RECORDS SUPPLIED:
########

==> config.mk <==
export PLATFORM = sky130hd
export DESIGN_NAME = dest_reg_pipe
export DESIGN_NICKNAME = d
export VERILOG_FILES = /design/src/rtl/dest_reg_pipe.sv
export SDC_FILE = /design/constraint.sdc
export NUM_CORES = 1
export LEC_CHECK = 0
export CAP_MARGIN = 10
export CORE_MARGIN = 2
export CORE_UTILIZATION = 36
export DETAILED_ROUTE_END_ITERATION = 10
export PLACE_DENSITY = 0.76
export SLEW_MARGIN = 20
export SYNTH_ARGS = -nofsm -noshare
export SYNTH_HDL_FRONTEND = slang
export SYNTH_SLANG_ARGS = --single-unit
==> constraint.sdc <==
create_clock -name i_clk -period 1.25 [get_ports i_clk]
set_input_delay 0.3125 -clock i_clk [delete_from_list [all_inputs] [get_ports i_clk]]
set_output_delay 0.3125 -clock i_clk [all_outputs]
set_load 0.03 [all_outputs]
$ cat config.mk
export PLATFORM = sky130hd
export DESIGN_NAME = mbox_fifo_ctrl
export DESIGN_NICKNAME = d
export VERILOG_FILES = /design/src/rtl/mbox_fifo_ctrl.sv
export SDC_FILE = /design/constraint.sdc
export NUM_CORES = 1
export LEC_CHECK = 0
export ABC_CLOCK_PERIOD_IN_PS = 5800
export CORE_MARGIN = 1.5
export CORE_UTILIZATION = 25
export CTS_BUF_LIST = sky130_fd_sc_hd__clkbuf_4
export CTS_CLUSTER_DIAMETER = 100
export DETAILED_ROUTE_END_ITERATION = 10
export MAX_ROUTING_LAYER = met4
export RECOVER_POWER = 50
export SYNTH_ARGS = -nofsm -noshare
export SYNTH_HDL_FRONTEND = slang
export SYNTH_SLANG_ARGS = --single-unit
$ cat constraint.sdc
create_clock -name clk -period 5.8 [get_ports clk]
set_input_delay 1.16 -clock clk [delete_from_list [all_inputs] [get_ports clk]]
set_output_delay 1.16 -clock clk [all_outputs]
set_load 0.02 [all_outputs]
$ cat config.mk
export PLATFORM = sky130hd
export DESIGN_NAME = mul_div_arbiter
export DESIGN_NICKNAME = d
export VERILOG_FILES = /design/src/rtl/mul_div_arbiter_pkg.sv /design/src/rtl/mul_div_arbiter_rr_arbiter.sv /design/src/rtl/mul_div_arbiter.sv
export SDC_FILE = /design/constraint.sdc
export NUM_CORES = 1
export LEC_CHECK = 0
export CAP_MARGIN = 20
export CORE_MARGIN = 1.5
export CORE_UTILIZATION = 35
export CTS_CLUSTER_SIZE = 16
export DETAILED_ROUTE_END_ITERATION = 12
export PLACE_DENSITY_LB_ADDON = 0.25
export SYNTH_ARGS = -nofsm -noshare
export SYNTH_HDL_FRONTEND = slang
export SYNTH_SLANG_ARGS = --single-unit
$ cat constraint.sdc
create_clock -name clock -period 2.15 [get_ports clock]
set_input_delay 0.43 -clock clock [delete_from_list [all_inputs] [get_ports clock]]
set_output_delay 0.43 -clock clock [all_outputs]
set_load 0.005 [all_outputs]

########

WHAT IS NEEDED: Of the lines above, extract only those from the line with "set_output_delay 1.16 -clock" to the line with "export CORE_UTILIZATION = 35", both included, exactly as written.

OUTPUT OF THE EXERCISE:
set_output_delay 1.16 -clock clk [all_outputs]
set_load 0.02 [all_outputs]
$ cat config.mk
export PLATFORM = sky130hd
export DESIGN_NAME = mul_div_arbiter
export DESIGN_NICKNAME = d
export VERILOG_FILES = /design/src/rtl/mul_div_arbiter_pkg.sv /design/src/rtl/mul_div_arbiter_rr_arbiter.sv /design/src/rtl/mul_div_arbiter.sv
export SDC_FILE = /design/constraint.sdc
export NUM_CORES = 1
export LEC_CHECK = 0
export CAP_MARGIN = 20
export CORE_MARGIN = 1.5
export CORE_UTILIZATION = 35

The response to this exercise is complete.